動画もその方法で最初は取り組んでいたのですが、一つ問題が発生しました。
動画ファイルは割と容量が大きいため、tmpディレクトリに保存する過程で時間がかかってしまうということです。
実際に同じ事例を調べましたが、tmpディレクトリに保存する方法でやっているところがほとんどだったのでご紹介したいなと記事を書いている次第です。
調査・試行した結果が以下の比較表になります。

手法 評価 成功率 パフォーマンス コスト セキュリティ 備考
全部ダウンロード × × どんな形式でも対応可能。大容量ファイルでの課題あり
一部ダウンロード × MOVファイルで失敗。MP4では効果的
ストリーミング × MOVファイルで失敗。軽量ファイルに最適
署名付きURLの発行 セキュリティリスクがあるが、効率は非常に良い

全部ダウンロード

Storageにアップロードした動画をtmpディレクトリに全てダウンロードし、ローカルで処理を行う方法です。
確実性は高いものの、大容量ファイルではパフォーマンスに課題がありました。
2GBでは1:30程度もかかっています。

メリット

  • 動画全体をダウンロードするため、MOVやMP4を含む全てのファイル形式に対応可能
  • ファイル構造に依存せず、失敗するケースが少ない

デメリット

  • 動画の容量が大きい場合、ダウンロードに時間がかかるためパフォーマンスが低下
  • tmpディレクトリのストレージ消費が大きくなる
  • ダウンロード時間が長引くと、ファンクションのタイムアウトリスクが高まる(2024/12/5現在のイベントドリブン関数の場合は9分などあまり気にしなくても良いかもしれない)
  • 実行時間が長くなることで、課金コストが増加

Cloud Run関数の料金

一部ダウンロード

動画ファイルの最初の一部分(例:5MB)をダウンロードして処理する方法です。
MOVファイルの場合、moovボックス(メタデータ)がファイル末尾に配置されることが多く、解析に失敗しました。

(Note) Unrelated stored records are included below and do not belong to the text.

Context: an optimization exercise on an open-source flow, tuned for small area and a short achievable clock period. The choices shown serve that exercise and are no tape-out recipe.
The RTL was checked by simulation tests, not by an equivalence proof against the original design.
The clock port is modelled as an ideal driver, which makes a skipped or thinned clock tree look cheaper than it is; a real chip needs a root buffer or a tree.
Power figures rest on the tool's default switching activity, not on a simulated workload.

exp/xenon:
Design sobel_filter, start of the top module:
module sobel_filter #(
    parameter int IMG_WIDTH  = 128,
    parameter int IMG_HEIGHT = 128
) (
    input  logic       clk,
    input  logic       rst,
    input  logic [7:0] pixel_data,
    output logic [7:0] edge_pixel,
    output logic       edge_valid
);
    localparam int W    = IMG_WIDTH;
    localparam int FULL = 2 * IMG_WIDTH + 2;
    localparam int CW   = $clog2(FULL + 1);
    localparam int L    = 2 * W - 1;
    generate
        if (IMG_WIDTH < 8 || IMG_WIDTH > 1024 || IMG_HEIGHT < 1) begin : g_bad_param
            $error("sobel_filter: IMG_WIDTH must be 8..1024 and IMG_HEIGHT positive");
        end
    endgenerate
    logic [7:0] sr [L];
    always_ff @(posedge clk) begin
        sr[0] <= pixel_data;
        for (int k = 1; k < L; k++) sr[k] <= sr[k-1];
    end
    logic [7:0] m2_q, m0_q, t0_q, t1_q, t2_q;   
    assign m2_q = sr[W - 4];
    assign m0_q = sr[W - 2];
    assign t2_q = sr[2*W - 4];
    assign t1_q = sr[2*W - 3];
    assign t0_q = sr[2*W - 2];
    logic signed [9:0] q1_a;    
    logic        [8:0] q1_b;    
    logic        [8:0] q1_c;    
    logic signed [9:0] q1_e;    
    always_ff @(posedge clk) begin
        q1_a <= $signed({2'b00, m0_q}) - $signed({2'b00, m2_q});
        q1_b <= q1_c;    
        q1_c <= {1'b0, t1_q} + {1'b0, t2_q};
        q1_e <= $signed({2'b00, t0_q}) - $signed({2'b00, t2_q});
    end
    logic        [9:0]  q2_tsum;   
    logic signed [10:0] q2_y;      
    logic signed [10:0] q2_r;      
    logic signed [10:0] q2_qn;     
    always_ff @(posedge clk) begin
        q2_tsum <= {1'b0, q1_b} + {1'b0, q1_c};
        q2_y    <= 11'(q1_e) + (11'(q1_a) <<< 1);
        q2_r    <= $signed({2'b00, q1_c}) - 11'(q1_a);
        q2_qn   <= 11'(q1_a) + $signed({2'b00, q1_b});
    end
    logic [7:0] b0;
    assign b0 = sr[0];
    logic signed [10:0] p_x0;    
    logic signed [11:0] p_y;     
    logic signed [10:0] p_r;     
    logic signed [10:0] p_c1;    
    always_ff @(posedge clk) begin
        p_x0 <= $signed({1'b0, q2_tsum}) - $signed({3'b000, b0});
        p_y  <= 12'(q2_y) + $signed({4'b0000, b0});
        p_r  <= q2_r - $signed({3'b000, b0});
        if (q2_qn < -11'sd129)     p_c1 <= -11'sd1;
  ...
export LEC_CHECK = 0
export ABC_CLOCK_PERIOD_IN_PS = 2000
export CAP_MARGIN = 20
export CORE_MARGIN = 2
export CORE_UTILIZATION = 70
export SETUP_SLACK_MARGIN = 3.8
export SLEW_MARGIN = 20
create_clock -name core_clock -period 5.8 [get_ports {clk}]
standard.sh (not shown) runs the stock make flow with config.mk's settings and CLKGATE_MAP_FILE= SYNTH_SCRIPT=/design/flow/synth_recipe.tcl, a recipe that flattens the netlist after the stock synthesis.
==> flow/flow/run.sh <==
#!/bin/bash
# The standard layout, with the clock tree built by flow/cts_hook.tcl and
# regrouped after global placement repairs by flow/grt_hook.tcl.
set -euo pipefail
export PRE_CTS_TCL="$PWD/flow/cts_hook.tcl"
export POST_GLOBAL_ROUTE_TCL="$PWD/flow/grt_hook.tcl"
bash standard.sh finish > make_finish.log 2>&1
Other scripts of this flow, unchanged in this note and not shown: flow/flow/cts_hook.tcl, flow/flow/grt_hook.tcl, flow/flow/mytree.tcl
exp/xenon completed end to end with timing, DRC and antenna clean.
diff inputs: exp/xenon => exp/tundra
Settings: ABC_AREA newly set to 1; CORE_UTILIZATION changed from 70 to 72; SETUP_SLACK_MARGIN changed from 3.8 to 3.6.
[summary]
A worst-path cell with the longest stage delay of sky130_fd_sc_hd__dfxtp_4 is what exp/xenon shows, while sky130_fd_sc_hd__xor2_1 belongs to exp/tundra.
Compared exp/tundra against exp/xenon; overall power consumption within noise.
Compared with exp/xenon, in exp/tundra met2 layer usage reported by global route saw an increase; synthesized-area fraction occupied by ao, oa, aoi and oai cells decreased 0.54 points; routed wire length increased by about 14% relative to the old numbers.
Transition time of the tightest slew-check pin: exp/tundra higher than exp/xenon
Looking at critical path endpoint, the edge_pixel[4] result is from exp/xenon; the q1_c[5] one comes from exp/tundra.
What exp/onyx does differently from exp/tundra at the input level:
Settings: ABC_AREA: 1 -> unset; SETUP_SLACK_MARGIN: 3.6 -> 3.45; CORE_UTILIZATION: 72 -> 70.
Findings:
Delta (exp/onyx minus exp/tundra): post-synthesis sequential area ratio has decreased, routed wire length moved down, reg2reg setup slack rose by 0.26 ns, count of unique library cells instantiated by Yosys saw an increase, number of buffer and inverter stages on the critical path picked up an extra 2. | synthesized-area fraction occupied by and/or/nand/nor cells | exp/tundra vs exp/onyx | ≈ equal |. Looking at the reports, exp/tundra completed the entire flow and the layout it produced met the timing, design-rule and antenna checks. Having completed the whole flow, exp/onyx delivered a layout that passed the timing, design-rule and antenna checks. Compared with exp/tundra, exp/onyx ends up with a smaller final cell area.
Inputs modified between exp/onyx and exp/yarrow:
Settings: an added ABC_AREA of 1; a change of SETUP_SLACK_MARGIN from 3.45 to 3.6.
[summary]
Against exp/onyx as the reference, exp/yarrow delivers a lower critical path data arrival time.
Final total power delta (exp/onyx -> exp/yarrow): insignificant
Worst setup timing slack at the placement stage: exp/yarrow vs exp/onyx down 0.066 ns
exp/onyx → exp/yarrow: quantity of gates resized following cts now sits higher, critical path depth now sits lower, layout net count now sits higher, worst hold-check slack now sits higher, fmax now sits higher.
Per the comparison of exp/yarrow with exp/onyx, total half-perimeter wirelength after legalization and detailed placement saw an increase; overall via count from detail_route grew by about 1.6%; core utilization saw an increase.
The following lists how exp/nickel was set up differently from exp/yarrow:
Settings: clearing ABC_AREA, which used to be 1.
Findings:
Run comparison: exp/yarrow critical path launch point edge_pixel[0]; exp/nickel critical path launch point q1_a[0]
Going from exp/yarrow to exp/nickel, the met3 track utilization from global routing was found to have gone down by 0.16 points.
Clock period minus worst slack on exp/nickel is behind exp/yarrow.
Delta(wire length on met1, exp/nickel - exp/yarrow) > 0
The lower multi-input gate share of the layout cell area of exp/nickel and exp/yarrow is in exp/yarrow.
edge_pixel[0] as the worst setup path endpoint was reported by exp/yarrow, and q2_y[9] by exp/nickel.
exp/nickel gives more average size of a mapped cell than exp/yarrow did.
Synthesized instance count (exp/nickel vs. exp/yarrow) decreases by a few percent
The simple-gate area share of the yosys netlist on exp/nickel is in line with that on exp/yarrow.
In every run of this note, the design's own scripts or RTL, not TritonCTS, make the clock network.

## static timing again, ports no longer ideal
In the flow no input, the clock included, has a driving cell. The finished layouts below were timed again as built, in two steps. Step 1 (the two cells are an assumption about what drives the block):
set clk [get_ports {clk}]
set_driving_cell -lib_cell sky130_fd_sc_hd__clkbuf_16 $clk
set_driving_cell -lib_cell sky130_fd_sc_hd__buf_2 [delete_from_list [all_inputs] $clk]
Step 2, shift: input delay + t, output delay - t, t = (earliest + latest rising clock arrival at the registers) / 2. This alone moves slack from input paths to output paths. a / b / c = ideal ports / drivers / drivers and shift; a / b = the first two.
run	t (ns)	setup WS [ns]	worst setup path after step 2	clock arrival spread, ns	cell pins on the clock port's net
exp/xenon	0.680	3.498 / 3.395 / 3.223	input to register	0.082 / 0.083	4
exp/tundra	0.685	3.128 / 3.128 / 3.008	input to register	0.116 / 0.116	4
exp/onyx	0.689	3.387 / 3.387 / 2.990	input to register	0.072 / 0.072	4
exp/yarrow	0.691	3.539 / 3.408 / 2.998	input to register	0.068 / 0.069	4
exp/nickel	0.676	3.450 / 3.417 / 3.103	input to register	0.079 / 0.078	4
After both steps every run listed still meets setup and hold. For exp/yarrow, which loses most, drivers alone change the setup slack by -0.131 ns; drivers and shift together by -0.541 ns.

もしかしたらメタデータを抜き出せば成功する可能性はありますがファイルの形式による条件分岐などが必要になったり今後新しい形式のファイルに対応できない可能性があります。

qt-faststartを利用して、動画ファイルのメタデータ(moovボックス)をファイルの先頭に移動するツールを使えば解析できる可能性はあるようなのですが、今回は試していません。

メリット

  • 動画の一部のみをダウンロードするため、MP4ファイルではパフォーマンスが向上
  • 容量を制限することで、ネットワーク使用量を削減

デメリット

  • MOVファイルなど、一部形式ではメタデータ不足により失敗
  • 先頭部分に十分なデータがない場合、解析が不可能
  • ファイル形式ごとに個別の対策が必要

ストリーミング

動画データをストリーミングで直接処理する方法です。
MOVファイルのメタデータ位置が末尾にある場合、FFmpegが正しく動作しないため失敗しました。

メリット

  • ファイル全体をローカルに保存せずに処理可能
  • ダウンロード時間が不要であるため、軽量な動画の場合は高速

デメリット

  • メタデータ不足などによりMOVファイルや特殊な形式に対応できない場合がある
  • ストリーム処理におけるネットワークエラーや不安定さに依存

署名付きURLの発行

実際に採用した方法です。
パフォーマンスやコストでメリットがあるため、こちらにしました。
懸念点もあるのですが、許容できる範囲かと思っています。

メリット

  • 動画ファイルを完全にダウンロードせずにアクセス可能
  • ファイル容量に依存せず、高パフォーマンスを実現
  • ネットワーク転送量を大幅に削減可能

デメリット

  • URLが漏洩した場合、ファイルが第三者にアクセスされるリスク
  • 有効期限を短く(例:5分)設定することでリスクを軽減
  • URLの発行と使用をファンクション内に限定する必要がある

参考コード

そのままでも使用できるようにできる限りのコードを貼っていますが、ファイル名やパスの生成部分は省略していますのでそこはアプリケーションの仕様に合わせて実装してください。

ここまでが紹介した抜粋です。